Medical specialists called attention to BMGF’s involvement in healthcare. It was widely reported in 2008 that Dr. Aarata Kochi, malaria research chief at the World Health Organization, alleged BMGF was “accountable to no one,” and a “cartel” that was pushing for uniformity in scientific opinion, not open discussion and debate.

The New York Times reported a memo by Kochi to then WHO director general, Dr. Margaret Chan, cautioning that while the BMGF’s rivers of cash were important, it could have “far-reaching, largely unintended consequences.” One such consequence was the groupthink Kochi warned about. He said at the time that a number of the globe’s top malaria scientists were “locked up in a ‘cartel’ with their own research funding being linked to those of others within the group.” This is a problem, Kochi said, due to the fact that “each has a vested interest to safeguard the work of the others,” so getting third-party, nonpartisan reviews of research proposals “is becoming increasingly difficult.” A health policy specialist at the University of Ottawa, Dr. Amir Attaran, agreed with Kochi. Based on his experience with BMGF-backed policy groups, he claimed they’re forced into “stomach-churning group think.” But he believed scientists feared BMGF’s “autocratic” head of malaria, Dr. Regina Rabinovich, rather than BMGF itself.

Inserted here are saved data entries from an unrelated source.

===== src/rtl/hack_pkg.sv =====
// Shared CPU-core constants and the program-counter operation encoding.
package hack_pkg;

  localparam int          PC_WIDTH    = 16;
  localparam logic [15:0] RESET_ADDR  = 16'h0000;
  localparam logic [15:0] TRAP_VECTOR = 16'h7FF0;

  typedef enum logic [2:0] {
    PC_HOLD,
    PC_INC,
    PC_LOAD,
    PC_CALL,
    PC_RET
  } pc_op_t;

endpackage


===== src/rtl/lifo_stack.sv =====
// Generic LIFO of DEPTH entries with occupancy count; push is ignored when full, pop when empty.
module lifo_stack #(
  parameter int WIDTH = 16,
  parameter int DEPTH = 8
) (
  input  logic                       clk,
  input  logic                       reset,
  input  logic                       push_i,
  input  logic                       pop_i,
  input  logic [WIDTH-1:0]           wdata_i,
  output logic [WIDTH-1:0]           rdata_o,
  output logic [$clog2(DEPTH+1)-1:0] count_o
);

  localparam int CW = $clog2(DEPTH+1);
  localparam int AW = $clog2(DEPTH);

  logic [WIDTH-1:0] mem_q [DEPTH];
  logic [CW-1:0]    count_q, count_d;
  logic [AW-1:0]    wr_idx, rd_idx;
  logic             push_ok, pop_ok;

  assign push_ok = push_i && !pop_i && (count_q != CW'(DEPTH));
  assign pop_ok  = pop_i && (count_q != '0);
  assign wr_idx  = AW'(count_q);
  assign rd_idx  = AW'(count_q - CW'(1));
  assign rdata_o = mem_q[rd_idx];
  assign count_o = count_q;

  always_comb begin
    count_d = count_q;
    if (push_ok)     count_d = count_q + CW'(1);
    else if (pop_ok) count_d = count_q - CW'(1);
  end

  always_ff @(posedge clk) begin
    if (reset) count_q <= '0;
    else       count_q <= count_d;
  end

  // NOTE: the storage array has no reset; only count_q defines which entries are valid.
  always_ff @(posedge clk) begin
    if (push_ok) mem_q[wr_idx] <= wdata_i;
  end

endmodule


===== src/rtl/pc_call_stack.sv =====
// Program counter with hardware return-address stack and sticky fault flags.
// Optional build macro PC_TRAP_EN: stack faults redirect the PC to TRAP_VECTOR.
module pc_call_stack #(
  parameter int               WIDTH       = hack_pkg::PC_WIDTH,
  parameter int               DEPTH       = 8,
  parameter logic [WIDTH-1:0] RESET_ADDR  = WIDTH'(hack_pkg::RESET_ADDR)
`ifdef PC_TRAP_EN
  , parameter logic [WIDTH-1:0] TRAP_VECTOR = WIDTH'(hack_pkg::TRAP_VECTOR)
`endif
) (
  input  logic                       clk,
  input  logic                       reset,
  input  logic                       load,
  input  logic                       inc,
  input  logic                       call,
  input  logic                       ret,
  input  logic                       clr_err,
  input  logic [WIDTH-1:0]           data,
  output logic [WIDTH-1:0]           out,
  output logic [$clog2(DEPTH+1)-1:0] sp,
  output logic                       full,
  output logic                       empty,
  output logic                       overflow,
  output logic                       underflow
);

  import hack_pkg::*;

  localparam int SPW = $clog2(DEPTH+1);

  pc_op_t           op;
  logic [WIDTH-1:0] pc_q, pc_d, pc_inc, top_addr;
  logic             ovf_q, ovf_d, unf_q, unf_d;
  logic             push, pop;
  logic [SPW-1:0]   count;

  assign pc_inc = pc_q + WIDTH'(1);

  // Fixed priority: ret > call > load > inc; anything below the winner is dropped.
  always_comb begin
    op = PC_HOLD;
    if (ret)       op = PC_RET;
    else if (call) op = PC_CALL;
    else if (load) op = PC_LOAD;
    else if (inc)  op = PC_INC;
  end

  // NOTE: every output of this block is defaulted up front so no path infers a latch.
  always_comb begin
    pc_d  = pc_q;
    ovf_d = clr_err ? 1'b0 : ovf_q;
    unf_d = clr_err ? 1'b0 : unf_q;
    push  = 1'b0;
    pop   = 1'b0;
    unique case (op)
      PC_INC:  pc_d = pc_inc;
      PC_LOAD: pc_d = data;
      PC_CALL: begin
        if (!full) begin
          push = 1'b1;
          pc_d = data;
        end else begin
          ovf_d = 1'b1;
`ifdef PC_TRAP_EN
          pc_d  = TRAP_VECTOR;
`else
          pc_d  = data;
`endif
        end
      end
      PC_RET: begin
        if (!empty) begin
          pop  = 1'b1;
          pc_d = top_addr;
        end else begin
          unf_d = 1'b1;
`ifdef PC_TRAP_EN
          pc_d  = TRAP_VECTOR;
`endif
        end
      end
      default: ;
    endcase
  end

  // NOTE: state registers use non-blocking assignments; reset is synchronous and wins over all requests.
  always_ff @(posedge clk) begin
    if (reset) begin
      pc_q  <= RESET_ADDR;
      ovf_q <= 1'b0;
      unf_q <= 1'b0;
    end else begin
      pc_q  <= pc_d;
      ovf_q <= ovf_d;
      unf_q <= unf_d;
    end
  end

  lifo_stack #(
    .WIDTH (WIDTH),
    .DEPTH (DEPTH)
  ) u_stack (
    .clk     (clk),
    .reset   (reset),
    .push_i  (push),
    .pop_i   (pop),
    .wdata_i (pc_inc),
    .rdata_o (top_addr),
    .count_o (count)
  );

  assign out       = pc_q;
  assign sp        = count;
  assign full      = (count == SPW'(DEPTH));
  assign empty     = (count == '0);
  assign overflow  = ovf_q;
  assign underflow = unf_q;

endmodule


===== config.mk =====
export PLATFORM = sky130hd
export DESIGN_NAME = pc_call_stack
export DESIGN_NICKNAME = d
export VERILOG_FILES = /design/src/rtl/hack_pkg.sv /design/src/rtl/lifo_stack.sv /design/src/rtl/pc_call_stack.sv
export SDC_FILE = /design/constraint.sdc
export NUM_CORES = 1
export LEC_CHECK = 0
export BUFFER_PORTS_ARGS = -buffer_cell sky130_fd_sc_hd__buf_2
export CAP_MARGIN = 20
export CORE_ASPECT_RATIO = 0.6
export CORE_MARGIN = 1
export CORE_UTILIZATION = 55
export CTS_CLUSTER_DIAMETER = 120
export CTS_CLUSTER_SIZE = 28
export DETAILED_ROUTE_END_ITERATION = 10
export PLACE_DENSITY = 0.72
export SLEW_MARGIN = 30
export SYNTH_ARGS = -nofsm -noshare
export SYNTH_HDL_FRONTEND = slang
export SYNTH_SLANG_ARGS = --single-unit

===== constraint.sdc =====
create_clock -name clk -period 5 [get_ports clk]
set_input_delay 0.5 -clock clk [delete_from_list [all_inputs] [get_ports clk]]
set_output_delay 0.5 -clock clk [all_outputs]
set_load 0.05 [all_outputs]

==> out/results.txt <==
Total core area - 11400 um^2
Synthesized flop and latch total - 150
Clk_lat worst skew - 0.42 ns
Cells after Synth - 440
Routed wire per std cell - 24.3 um
Switch share - 38.8%
Largest net degree at the start of global routing - 40
Die span in x - 142 um
Top_reg_cell synth - edfxtp_1
Pleak - 2.57 nW
Simple-gate portion of the synthesized area - 10.4%
Most area-hungry cell type in the Yosys netlist - edfxtp_1
Clock power share - 24.2%
Startpoint Class - register
# diodes - 0
Die height - 86.0 um
Critical path arrival - 3.27 ns
Netlist cell types - 59
Synth top area cells - edfxtp_1 (59%), mux4_2 (8.0%), dfxtp_1 (6.8%)
Setup violations, final - 0
Reg-to-reg startpoint - u_stack.count_o[1]$_SDFFE_PP0P_
Largest family of logic cells by synthesized area - multiplexers
Count leader, synth - edfxtp_1
Power density cells - 648 nW/um^2
DRT iter0 DRCs - 444
Post-synthesis sequential area ratio - 66.2%
Critical Path End Type - register
Internal power consumption - 2.96 mW
Area grow syn2layout - 15.3%
Met1 global-route usage - 43.4%
ANT nets after route - 0
GPL Wtd Cong - 0.938
Max_slew headroom - 38.8%
Synth Cell Area - 6470 um^2
Worst R2R Setup Slack - 2.02 ns
Logic pwr share - 37.8%
First-pass GRT wire length - 24100 um
Warnings from Yosys - 0
Nets@finish - 518
Tcrit/Tclk final - 59.5%
Reg-to-reg endpoint - out[14]$_SDFFE_PP0P_
RSZ-0062 raised after global routing - false
IO buf count - 46
Layer with the highest usage - met1
Final min period - 2.98 ns
Max-cap violations - 0
Post-synthesis mux area share - 10.7%
Final hold vios - 0
Part of the power in registers - 38.1%
Status - complete, no violations
DRT Pass-1 Iters - 5
Die ar. - 12200 um^2
Via-to-Cell Ratio - 6.40
Min-Delay Path Depth - 3
GRT Util Overall - 28.1%
Initial antenna violation count - 0
Detailed placer's ending HPWL - 10400 um
Slew Limit Fails - 0
Post-synthesis compound-gate area fraction - 7.46%
Xor and xnor fraction of the mapped netlist area - 2.59%
Grt met2 use - 39.2%
Max Fclk - 336 MHz
Initial core utilization - 56.9%
Async SR Flop Fraction - 0%
Non-Filler Instances - 664
Vias - 4251
Grt ovf - 0
# resized after CTS - 0
Fraction of layout cells with a size suffix above 1 - 25.0%
Met3 GRT Util - 6.98%
Number of global-route vias before repair - 3989
HP Class - in2reg
DRT Wirelength - 16100 um
# rows - 30
Worst-case clock buffer depth - 2
CTS tree - done
Dpl cells - 633
Post-Synth Adder-Cell Area - 0.580%
Crit path kind - reg2reg
Clk slew on worst S/H paths - 0.06 ns
CP required - 5.30 ns
# DRC - 0
Syn Area/Cell - 14.7 um^2
I/O Pins - 47
H-tree depth - 4
Switching power total - 1.88 mW
Actual slew at the worst max-slew pin - 0.910 ns
Hold Path Sink - underflow$_SDFF_PP0_
Root buffer cell - clkbuf_16
Setup Skew - 0.00803 ns
Fin Setup TNS - 0 ns
Crit Path Max Fanout - 18
Post-CTS Hold Fix Bufs - 0
Setup bufs post-CTS - 0
Post-synth net total - 466
Clk sinks - 150
Post-synth EDFFs - 128
Post-synth top area share - 59.4%
CTS Buf Count - 17
Top cells by count, synth - edfxtp_1 (128), nand2_1 (43), nor2_1 (32)
Maximum VDD drop - 0.344 mV
Min-delay src - clr_err
FF-to-FF path depth - 8
cells by family (layout without fill, tap and decap cells):
| family | Yosys count | after routing |
|---|---|---|
| compound gates | 69 | 69 |
| xor+xnor | 17 | 17 |
| fa+ha+maj | 3 | 3 |
| simple gates | 138 | 138 |
| mux | 32 | 32 |
| flops | 150 | 150 |
| buf+inv | 31 | 95 |
layout make-up:
class	count	area, um^2
flip-flops and latches	150	4290
clock inverters	14	113
fillers	829	3910
repair buffers	58	320
inverters	6	22.5
well taps	160	200
multi-input cells	259	2100
clock buffers	17	425
routing by layer:
layer  vias up  wire [um]
li1       1831          -
met2       254       6770
met5         -          0
met1      2144       7400
met3        22       1680
met4         0        276
placed cells by master, fill, tap and decap left out, types with 6 or more instances in the layout:
master,Yosys,final
clkinv_2,0,6
nor2_1,32,30
mux4_2,23,23
dfxtp_1,22,21
nand4_1,7,7
edfxtp_1,128,128
clkbuf_16,0,17
nand3_1,9,9
xnor2_1,11,11
a211oi_1,7,7
buf_2,10,46
o21ai_0,15,15
and3_1,7,7
a21oi_1,9,9
nand2_1,43,43
buf_4,1,12
worst max-delay path: stages (launching register included):
cell	delay, ns
dfxtp_1	0.53
inv_1	0.11
ha_1	0.32
xor2_4	0.34
buf_4	0.35
mux4_1	0.59
mux2_1	0.31
a21oi_1	0.20
a2111oi_2	0.09
state kept, by name, summed over array words and instances (netlist names):
signal and count:
u_stack.mem_q 128, out 16, overflow 1, u_stack.count_o 4
underflow 1
stage by stage:
step           utilization [%]  setup slack (ns)  hold WS, ns  area (um^2)  power [mW]
2_1_floorplan                -             0.465        0.628         6470        3.14
3_3_place_gp              60.8              2.17        0.454         6920        3.62
3_5_place_dp              60.9              2.07        0.478         6930        3.65
4_1_cts                   65.6              2.04        0.370         7460        4.82
5_1_grt                   65.6              1.88        0.383         7460        5.03
6_report                  65.6              2.02        0.379         7460        4.84
worst max-delay path by stage:
stage / slack [ns] / cells past startpoint / from / endpoint
2_1_floorplan: 0.46 / 7 / u_stack.count_o[0]$_SDFFE_PP0P_ / u_stack.mem_q[0][0]$_DFFE_PP_
3_3_place_gp: 2.17 / 8 / u_stack.count_o[0]$_SDFFE_PP0P_ / out[14]$_SDFFE_PP0P_
3_5_place_dp: 2.07 / 8 / u_stack.count_o[0]$_SDFFE_PP0P_ / out[14]$_SDFFE_PP0P_
4_1_cts: 2.04 / 8 / u_stack.count_o[0]$_SDFFE_PP0P_ / out[14]$_SDFFE_PP0P_
5_1_grt: 1.88 / 8 / u_stack.count_o[0]$_SDFFE_PP0P_ / out[14]$_SDFFE_PP0P_
6_report: 2.02 / 8 / u_stack.count_o[1]$_SDFFE_PP0P_ / out[14]$_SDFFE_PP0P_
power groups by stage:
stage          Clock, mW  Sequential [mW]  Combinational [mW]
4_1_cts             1.18             1.83                1.81
2_1_floorplan          0             2.06                1.08
3_5_place_dp           0             1.86                1.79
5_1_grt             1.22             1.86                1.95
6_report            1.17             1.84                1.83
3_3_place_gp           0             1.85                1.77
(Power assumes the default switching activity.)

University College London researcher Dr. David McCoy, also a public health doctor, gave his own widely reported caution about the Bill & Melinda Gates Foundation. “[It] is more than a collection of grants and projects,” he said. “Through its funding it also operates through an interconnected network of organizations and individuals across academia and the NGO and business sectors. This allows it to leverage influence through a kind of ‘group-think’ in international health.”

Psychology Today defines groupthink as “a phenomenon that occurs when a group of well-intentioned people makes irrational or non-optimal decisions spurred by the urge to conform or the belief that dissent is impossible. The problematic or premature consensus that is characteristic of groupthink may be fueled by a particular agenda—or it may be due to group members valuing harmony and coherence above critical thought.” In other words, it can be a shield against accountability, eliminating criticism of proposals, projects, or people. Such shields are often deployed by insecure business executives or public servants in government. In both situations, this can lead to disastrous consequences. In his book, The Advantage, business consultant Patrick Lencioni writes, “What’s not okay is for team members to avoid disagreement, hold back their opinions on important matters, and choose their battles carefully based on the likely cost of disagreement. That is a recipe for both bad decision making and interpersonal resentment.”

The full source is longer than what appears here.